A failure to future-proof is likely to end in responsibility and accountability issues been explored in an investigation. In some countries, this will be through national court action and in others it will be treated like a forensic accounting investigations and even criminal investigations. In multiple disciplines and institutions leaders will also have to question themselves. For example, with lawyers, scientists, consultants and project management teams, how did they miss so many warnings around climate change, environmental impacts and skewed subsidy regimes towards fossil fuels? Was fee-income and profiteering the major motivation of these groups? In many ways, these groups represent the modern ‘Robber Barons’ of the nineteenth and early twentieth centuries in the United States; in addition, these industry Robber Barons from the United States were said to be morally bankrupt.Footnote 11

Universities too, bastions of so-called knowledge continue to churn out more students with skills to operate in the fossil fuel industry than the low-carbon energy sector. An overall educational transformation is needed.Footnote 12 There remain too many programmes at universities that are Masters in Oil & Gas Business/Engineering/Economics worldwide. Students of these courses have reason to expect a job post-university—legitimate expectation—however, they too have some level of culpability today for not foreseeing the climate, environmental and economic issues from the energy sector, and therefore future-proofing themselves (and therefore choosing another course).
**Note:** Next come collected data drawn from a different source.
### config.mk
export PLATFORM = sky130hd
export DESIGN_NAME = tbase_gen
export DESIGN_NICKNAME = d
export VERILOG_FILES = /design/src/rtl/tbase_pkg.sv /design/src/rtl/tbase_regs.sv /design/src/rtl/tbase_prescaler.sv /design/src/rtl/tbase_flag.sv /design/src/rtl/tbase_gen.sv
export SDC_FILE = /design/constraint.sdc
export NUM_CORES = 1
export LEC_CHECK = 0
export BUFFER_PORTS_ARGS = -buffer_cell sky130_fd_sc_hd__buf_2
export CAP_MARGIN = 20
export CORE_MARGIN = 3
export CORE_UTILIZATION = 51
export CTS_CLUSTER_SIZE = 12
export DETAILED_ROUTE_END_ITERATION = 10
export PLACE_DENSITY_LB_ADDON = 0.08
export SLEW_MARGIN = 20
export SYNTH_ARGS = -nofsm -noshare
export SYNTH_HDL_FRONTEND = slang
export SYNTH_SLANG_ARGS = --single-unit
export TNS_END_PERCENT = 30
### constraint.sdc
create_clock -name clk -period 2.1 [get_ports clk]
set_input_delay 0.42 -clock clk [delete_from_list [all_inputs] [get_ports clk]]
set_output_delay 0.42 -clock clk [all_outputs]
set_load 0.02 [all_outputs]
### src/rtl/tbase_pkg.sv
// Package: shared register layout, control type and rate decode for the
// periodic tick interrupt generator. Assumes an 8-bit register.
package tbase_pkg;

    localparam int DATA_W   = 8;
    localparam int RATE_W   = 3;
    localparam int BIT_PEND = 7;
    localparam int RATE_LSB = 4;
    localparam int BIT_ACK  = 3;
    localparam int BIT_IE   = 2;
    localparam int BIT_RUN  = 1;

    // Control fields held by the register block.
    typedef struct packed {
        logic [RATE_W-1:0] rate;
        logic              ie;
        logic              run;
    } ctrl_t;

    // Rate code to log2 of the divider (ticks per event).
    function automatic int unsigned rate_shift(input logic [RATE_W-1:0] code);
        case (code)
            3'd0:    return 15;
            3'd1:    return 13;
            3'd2:    return 11;
            3'd3:    return 7;
            3'd4:    return 6;
            3'd5:    return 5;
            3'd6:    return 4;
            default: return 3;
        endcase
    endfunction

    // Largest shift in the table; sizes the prescaler.
    function automatic int unsigned max_shift();
        int unsigned m = 0;
        for (int i = 0; i < (1 << RATE_W); i++) begin
            if (rate_shift(RATE_W'(i)) > m) m = rate_shift(RATE_W'(i));
        end
        return m;
    endfunction

endpackage

### src/rtl/tbase_regs.sv
// Register block: decodes the single control/status register, holds the
// rate, interrupt enable and run enable, and produces the acknowledge pulse.
// Assumes one register at REG_ADDR; all other addresses read as zero.
module tbase_regs
    import tbase_pkg::*;
#(
    parameter int                ADDR_W   = 4,
    parameter logic [ADDR_W-1:0] REG_ADDR = 'hC
) (
    input  logic              clk,
    input  logic              rst_n,
    input  logic [ADDR_W-1:0] bus_addr,
    input  logic              bus_wr,
    input  logic [DATA_W-1:0] bus_wdata,
    input  logic              pend,
    output ctrl_t             ctrl,
    output logic              ack_wr,
    output logic [DATA_W-1:0] bus_rdata
);

    logic sel;
    logic wr_hit;
    logic unused_wr_bits;

    // Address match for the one register.
    assign sel    = (bus_addr == REG_ADDR);
    assign wr_hit = sel && bus_wr;

    // Acknowledge pulse: a write with the acknowledge bit set.
    assign ack_wr = wr_hit && bus_wdata[BIT_ACK];

    // The flag and reserved positions carry no write meaning.
    assign unused_wr_bits = ^{bus_wdata[BIT_PEND], bus_wdata[0]};

    // Capture the writable control fields.
    always_ff @(posedge clk) begin
        if (!rst_n) begin
            ctrl <= '0;
        end else if (wr_hit) begin
            ctrl.rate <= bus_wdata[RATE_LSB +: RATE_W];
            ctrl.ie   <= bus_wdata[BIT_IE];
            ctrl.run  <= bus_wdata[BIT_RUN];
        end
    end

    // Read mux: acknowledge and reserved positions always return zero.
    always_comb begin
        bus_rdata = '0;
        if (sel) begin
            bus_rdata[BIT_PEND]              = pend;
            bus_rdata[RATE_LSB +: RATE_W]    = ctrl.rate;
            bus_rdata[BIT_IE]                = ctrl.ie;
            bus_rdata[BIT_RUN]               = ctrl.run;
        end
    end

endmodule

### src/rtl/tbase_prescaler.sv
// Prescaler: counts reference ticks while running and flags a rollover when
// the low bits picked by the rate code wrap to zero. Held at zero while the
// run enable is low. RUN_IN_STOP picks whether the low-power indication
// pauses counting (0) or is ignored (1). Assumes ticks are one cycle wide.
module tbase_prescaler
    import tbase_pkg::*;
#(
    parameter int CNT_W       = 15,
    parameter bit RUN_IN_STOP = 1'b1
) (
    input  logic              clk,
    input  logic              rst_n,
    input  logic              tick,
    input  logic              run,
    input  logic              stop,
    input  logic [RATE_W-1:0] rate,
    output logic [CNT_W-1:0]  cnt,
    output logic              roll
);

    logic             adv;
    logic [CNT_W-1:0] mask;

    // Variant choice: the low-power indication either gates ticks or not.
    generate
        if (RUN_IN_STOP) begin : g_run_in_stop
            logic unused_stop;
            assign unused_stop = stop;
            assign adv = tick && run;
        end else begin : g_pause_in_stop
            assign adv = tick && run && !stop;
        end
    endgenerate

    // Mask of the counter bits that make up one period.
    assign mask = {CNT_W{1'b1}} >> (CNT_W - int'(rate_shift(rate)));

    // Rollover: this tick wraps the selected low bits to zero.
    assign roll = adv && ((cnt & mask) == mask);

    // Counter: cleared when stopped, advanced on each accepted tick.
    always_ff @(posedge clk) begin
        if (!rst_n) begin
            cnt <= '0;
        end else if (!run) begin
            cnt <= '0;
        end else if (adv) begin
            cnt <= cnt + 1'b1;
        end
    end

endmodule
The courses should be renamed, and students taught about the full range of low-carbon energy sources, options, strategies and innovations.
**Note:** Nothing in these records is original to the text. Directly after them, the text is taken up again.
--- src/rtl/atim_pkg.sv ---
package atim_pkg;
  localparam int NUM_CH    = 3;
  localparam int CNT_W     = 8;
  localparam int TALLY_W   = 4;
  localparam int ADDR_W    = 3;
  localparam int DATA_W    = 8;
  localparam int SLOW_MULT = 8;

  localparam logic [ADDR_W-1:0] A_CTRL     = ADDR_W'(0);
  localparam int                A_LIM_BASE = 1;
  localparam int                A_TAL_BASE = 1 + NUM_CH;

  typedef logic [CNT_W-1:0]   cnt_t;
  typedef logic [TALLY_W-1:0] tally_t;
endpackage

--- src/rtl/atim_prescaler.sv ---
module atim_prescaler #(
  parameter int FAST_DIV = 4,
  parameter int SLOW_MULT = 8
) (
  input  logic clk,
  input  logic rst_n,
  output logic fast_tick,
  output logic slow_tick
);
  localparam int FW = (FAST_DIV > 1) ? $clog2(FAST_DIV) : 1;
  localparam int SW = (SLOW_MULT > 1) ? $clog2(SLOW_MULT) : 1;

  logic [FW-1:0] div_q;
  logic [SW-1:0] sub_q;

  assign fast_tick = (div_q == FW'(FAST_DIV - 1));
  assign slow_tick = fast_tick && (sub_q == SW'(SLOW_MULT - 1));

  always_ff @(posedge clk or negedge rst_n) begin
    if (!rst_n) begin
      div_q <= '0;
      sub_q <= '0;
    end else begin
      div_q <= fast_tick ? '0 : div_q + 1'b1;
      if (fast_tick)
        sub_q <= (sub_q == SW'(SLOW_MULT - 1)) ? '0 : sub_q + 1'b1;
    end
  end

  // a slow tick never occurs without a fast tick
  assert_slow_in_fast_R2: assert property (@(posedge clk) disable iff (!rst_n)
    slow_tick |-> fast_tick);
  // fast ticks are never back to back when the divider exceeds one
  assert_fast_spacing_R2: assert property (@(posedge clk) disable iff (!rst_n)
    (fast_tick && FAST_DIV > 1) |=> !fast_tick);
endmodule

--- src/rtl/atim_channel.sv ---
module atim_channel
  import atim_pkg::*;
(
  input  logic   clk,
  input  logic   rst_n,
  input  logic   enable,
  input  cnt_t   limit,
  input  logic   tick,
  input  logic   clr_req,
  output tally_t tally
);
  logic         en_d;
  cnt_t         run_q;
  logic [CNT_W:0] lim_ext;
  logic [CNT_W:0] nxt;
  logic         restart;
  logic         step;
  logic         hit;

  assign lim_ext = (limit == '0) ? {1'b1, {CNT_W{1'b0}}} : {1'b0, limit};
  assign nxt     = {1'b0, run_q} + 1'b1;
  assign restart = enable && !en_d;
  assign step    = enable && tick && !restart;
  assign hit     = step && (nxt >= lim_ext);

  always_ff @(posedge clk or negedge rst_n) begin
    if (!rst_n) begin
      en_d  <= 1'b0;
      run_q <= '0;
      tally <= '0;
    end else begin
      en_d <= enable;
      if (restart) begin
        run_q <= '0;
        tally <= '0;
      end else begin
        if (step)
          run_q <= hit ? '0 : nxt[CNT_W-1:0];
        case ({clr_req, hit})
          2'b10:   tally <= '0;
          2'b11:   tally <= tally_t'(1);
          2'b01:   tally <= tally + 1'b1;
          default: tally <= tally;
        endcase
      end
    end
  end

  // a disabled channel with no read holds its state
  assert_frozen_R6: assert property (@(posedge clk) disable iff (!rst_n)
    (!enable && !clr_req) |=> ($stable(tally) && $stable(run_q)));
  // a rising enable leaves state at zero
  assert_restart_R7: assert property (@(posedge clk) disable iff (!rst_n)
    $rose(enable) |=> (tally == '0 && run_q == '0));
  // a read leaves at most the one event of that edge
  assert_read_clear_R8: assert property (@(posedge clk) disable iff (!rst_n)
    clr_req |=> (tally <= tally_t'(1)));
  // the tally wraps from 15 to 0
  assert_wrap_R5: assert property (@(posedge clk) disable iff (!rst_n)
    (tally == '1 && hit && !clr_req) |=> (tally == '0));
endmodule

--- src/rtl/atim_regs.sv ---
module atim_regs
  import atim_pkg::*;
(
  input  logic                       clk,
  input  logic                       rst_n,
  input  logic                       bus_wr,
  input  logic                       bus_rd,
  input  logic [ADDR_W-1:0]          bus_addr,
  input  logic [DATA_W-1:0]          bus_wdata,
  output logic [DATA_W-1:0]          bus_rdata,
  input  logic [NUM_CH-1:0][TALLY_W-1:0] tallies,
  output logic [NUM_CH-1:0]          en_q,
  output logic [NUM_CH-1:0][CNT_W-1:0] lim_q,
  output logic [NUM_CH-1:0]          clr_vec
);
  logic [DATA_W-1:0] rd_val;

  always_comb begin
    rd_val = '0;
    if (bus_addr == A_CTRL)
      rd_val[NUM_CH-1:0] = en_q;
    for (int i = 0; i < NUM_CH; i++) begin
      if (bus_addr == ADDR_W'(A_LIM_BASE + i))
        rd_val = DATA_W'(lim_q[i]);
      if (bus_addr == ADDR_W'(A_TAL_BASE + i))
        rd_val = DATA_W'(tallies[i]);
    end
  end

  always_comb begin
    for (int i = 0; i < NUM_CH; i++)
      clr_vec[i] = bus_rd && (bus_addr == ADDR_W'(A_TAL_BASE + i));
  end

  always_ff @(posedge clk or negedge rst_n) begin
    if (!rst_n) begin
      en_q      <= '0;
      lim_q     <= '0;
      bus_rdata <= '0;
    end else begin
      if (bus_rd)
        bus_rdata <= rd_val;
      if (bus_wr) begin
        if (bus_addr == A_CTRL)
          en_q <= bus_wdata[NUM_CH-1:0];
        for (int i = 0; i < NUM_CH; i++)
          if (bus_addr == ADDR_W'(A_LIM_BASE + i))
            lim_q[i] <= bus_wdata[CNT_W-1:0];
      end
    end
  end

  // a control write lands in the enables
  assert_ctrl_write_R10: assert property (@(posedge clk) disable iff (!rst_n)
    (bus_wr && bus_addr == A_CTRL) |=> (en_q == $past(bus_wdata[NUM_CH-1:0])));
  // at most one tally is emptied per read
  assert_one_clear_R10: assert property (@(posedge clk) disable iff (!rst_n)
    $onehot0(clr_vec));
endmodule

--- src/rtl/atim_top.sv ---
module atim_top
  import atim_pkg::*;
#(
  parameter int               FAST_DIV  = 4,
  parameter logic [NUM_CH-1:0] FAST_MASK = 3'b100
) (
  input  logic              clk,
  input  logic              rst_n,
  input  logic              bus_wr,
  input  logic              bus_rd,
  input  logic [ADDR_W-1:0] bus_addr,
  input  logic [DATA_W-1:0] bus_wdata,
  output logic [DATA_W-1:0] bus_rdata
);
  logic fast_tick;
  logic slow_tick;
  logic [NUM_CH-1:0]                en_q;
  logic [NUM_CH-1:0][CNT_W-1:0]     lim_q;
  logic [NUM_CH-1:0]                clr_vec;
  logic [NUM_CH-1:0][TALLY_W-1:0]   tallies;
  logic [NUM_CH-1:0]                ch_tick;

  atim_prescaler #(.FAST_DIV(FAST_DIV), .SLOW_MULT(SLOW_MULT)) u_pre (
    .clk(clk), .rst_n(rst_n), .fast_tick(fast_tick), .slow_tick(slow_tick)
  );

  atim_regs u_regs (
    .clk(clk), .rst_n(rst_n), .bus_wr(bus_wr), .bus_rd(bus_rd),
    .bus_addr(bus_addr), .bus_wdata(bus_wdata), .bus_rdata(bus_rdata),
    .tallies(tallies), .en_q(en_q), .lim_q(lim_q), .clr_vec(clr_vec)
  );

  for (genvar g = 0; g < NUM_CH; g++) begin : g_ch
    if (FAST_MASK[g]) begin : g_fast
      assign ch_tick[g] = fast_tick;
    end else begin : g_slow
      assign ch_tick[g] = slow_tick;
    end
    atim_channel u_ch (
      .clk(clk), .rst_n(rst_n), .enable(en_q[g]), .limit(lim_q[g]),
      .tick(ch_tick[g]), .clr_req(clr_vec[g]), .tally(tallies[g])
    );
  end
endmodule

--- config.mk ---
export PLATFORM = sky130hd
export DESIGN_NAME = atim_top
export DESIGN_NICKNAME = d
export VERILOG_FILES = /design/src/rtl/atim_pkg.sv /design/src/rtl/atim_prescaler.sv /design/src/rtl/atim_channel.sv /design/src/rtl/atim_regs.sv /design/src/rtl/atim_top.sv
export SDC_FILE = /design/constraint.sdc
export NUM_CORES = 1
export LEC_CHECK = 0
export ABC_CLOCK_PERIOD_IN_PS = 4100
export BUFFER_PORTS_ARGS = -buffer_cell sky130_fd_sc_hd__buf_2
export CAP_MARGIN = 20
export CORE_MARGIN = 2
export CORE_UTILIZATION = 50
export CTS_CLUSTER_DIAMETER = 50
export DETAILED_ROUTE_END_ITERATION = 16
export PLACE_DENSITY = 0.67
export SYNTH_ARGS = -nofsm -noshare
export SYNTH_HDL_FRONTEND = slang
export SYNTH_SLANG_ARGS = --single-unit
export TNS_END_PERCENT = 10
--- constraint.sdc ---
create_clock -name clk -period 4.1 [get_ports clk]
set_clock_uncertainty 0.05 [all_clocks]
set_input_delay 0.41 -clock clk [delete_from_list [all_inputs] [get_ports clk]]
set_output_delay 0.41 -clock clk [all_outputs]
set_load 0.005 [all_outputs]
== Word level (Yosys, flattened, before mapping) ==
Index checks and enable logic that the tools add are counted.
Widths: inputs -> output; s select.
Word-level totals
  register bits: 79
  logic and storage cells: 107
Cells by class
  add/sub/neg operators: 8
  $lt $le $gt $ge: 3
  eq/ne operators: 17
  muxes and demuxes: 27
  reductions and logical operators: 36
Operators by type and width (number)
  $mux 8: 15
  $pmux 4 s3: 3
  $add 8x1->9 const B: 3
  $ge 9x9->1: 3
  $mux 9: 3
  $logic_not 8->1: 3
  $logic_and 1x1->1: 16
  $eq 2x2->1 const B: 7
  $add 4x1->4 const B: 3
  $eq 3x3->1 const B: 4
  $mux 4: 3
  $reduce_bool 4->1: 3
  $reduce_and 2->1: 4
  $eq 2x1->1 const B: 3
  $eq 3x2->1 const B: 2
  $logic_not 1->1: 6
  $mux 3: 2
  $reduce_bool 2->1: 3
  $add 3x1->3 const B: 1
  $eq 3x1->1 const B: 1
  $logic_not 3->1: 1
  $add 2x1->2 const B: 1
  $mux 2: 1

== Longest topological paths before layout ==
  depth after elaboration: 8
  depth in mapped cells: 18

== Hierarchy ==
From an unflattened synthesis, not the netlist that was laid out.
Unflattened totals
  cell total of the unflattened synthesis: 482
  area total of the unflattened synthesis: 4894.7 um^2
Modules (own cells, without submodules)
  atim_channel (g_ch[0].u_ch ...): instances 2, cells an instance 108, area each 962.2 um^2, sequential area each 325.3 um^2
  atim_regs: instances 1, cells an instance 142, area each 1779.2 um^2, sequential area each 875.8 um^2
  atim_channel (g_ch[1].u_ch): instances 1, cells an instance 108, area each 974.7 um^2, sequential area each 325.3 um^2
  atim_prescaler: instances 1, cells an instance 16, area each 216.5 um^2, sequential area each 125.1 um^2

== Worst setup path after synthesis ==
Ideal clock, no wire load.
  path kind: register to register
  from: register g_ch[1].u_ch.run_q[0]
  to: register g_ch[1].u_ch.tally[2]
  library setup time: 0.067 ns
  arrival time: 3.643 ns
  required time: 3.983 ns
  setup slack: 0.340 ns
  cell stages (with the launch flop): 17
  path buffers: 1
  cells stage by stage: dfrtp_1 -> ha_1 -> and3_1 -> nand3_1 -> xnor2_1 -> ha_1 -> a21o_1 -> a21o_1 -> a221o_1 -> o21ai_0 -> inv_1 -> ha_1 -> and3b_1 -> buf_1 -> or3b_2 -> o21ai_0 -> a32o_1
Between the ends
  cells in the longest elaborated chain, start to end: 6
  elaborated cells on any way between the ends: 9
  those cells by class: add/sub (1); order compare (1); eq/ne (3); mux (2); reduce/logical (2)
RTL lines
  start: declaration: line atim_channel.sv:13  | cnt_t run_q;
  start signal: assignment: line atim_channel.sv:38  | run_q <= hit ? '0 : nxt[CNT_W-1:0];
  $add 8x1->9 *: line atim_channel.sv:21  | assign nxt = {1'b0, run_q} + 1'b1;
  $ge 9x9->1 *: line atim_channel.sv:24  | assign hit = step && (nxt >= lim_ext);
  $logic_and 1x1->1 *: line atim_channel.sv:24
  $eq 2x1->1 or $eq 2x2->1 (tied branches): line atim_channel.sv:39  | case ({clr_req, hit})
  $pmux 4 s3: line atim_channel.sv:39
  $mux 4: line atim_channel.sv:33  | if (restart) begin
  end signal: assignment: line atim_channel.sv:41  | 2'b11: tally <= tally_t'(1);
  end signal: assignment: line atim_channel.sv:42  | 2'b01: tally <= tally + 1'b1;
  end signal: assignment: line atim_channel.sv:43  | default: tally <= tally;
  end: declaration: line atim_channel.sv:10  | output tally_t tally
Every way passes the cells marked *; elsewhere a longest branch is shown, timed or not.
A chain may end at the register's enable or synchronous reset.

== Worst setup path in the final report ==
Ends and elaborated chain as after synthesis.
Finally, a new social contract will deliver citizens’ rights and well-being from the energy sector and therefore can deliver energy justice. The chapters of this book detail in different ways how influential energy justice can be to provide a platform for action—or in essence a new social contract for achieving change on a particular issue. There are 33 to read and we hope you enjoyed everyone and are inspired to be innovative, transformative and ambitious in contributing to achieving energy justice so as to achieve a just transition to a low-carbon economy.

A key related further issue that will be a future research direction is the study of the unbalanced social contract issues. While litigation and various court proceedings against climate polluters are welcomeFootnote 13 this has to be a last resort. These legal battles unfortunately take too long in the legal system, and given the climate emergency, can society afford to wait continuously for the courts to decide? What is needed is research that pinpoints the areas where ‘new social contracts’ can be envisioned and created to resolve the imbalances. In addition, the policies that support these imbalanced relationships need to be revised, reformed or replaced. Given the climate emergency, the next social contracts between society and the energy sector are likely to prove crucial to the health and livelihoods of nature and all citizens.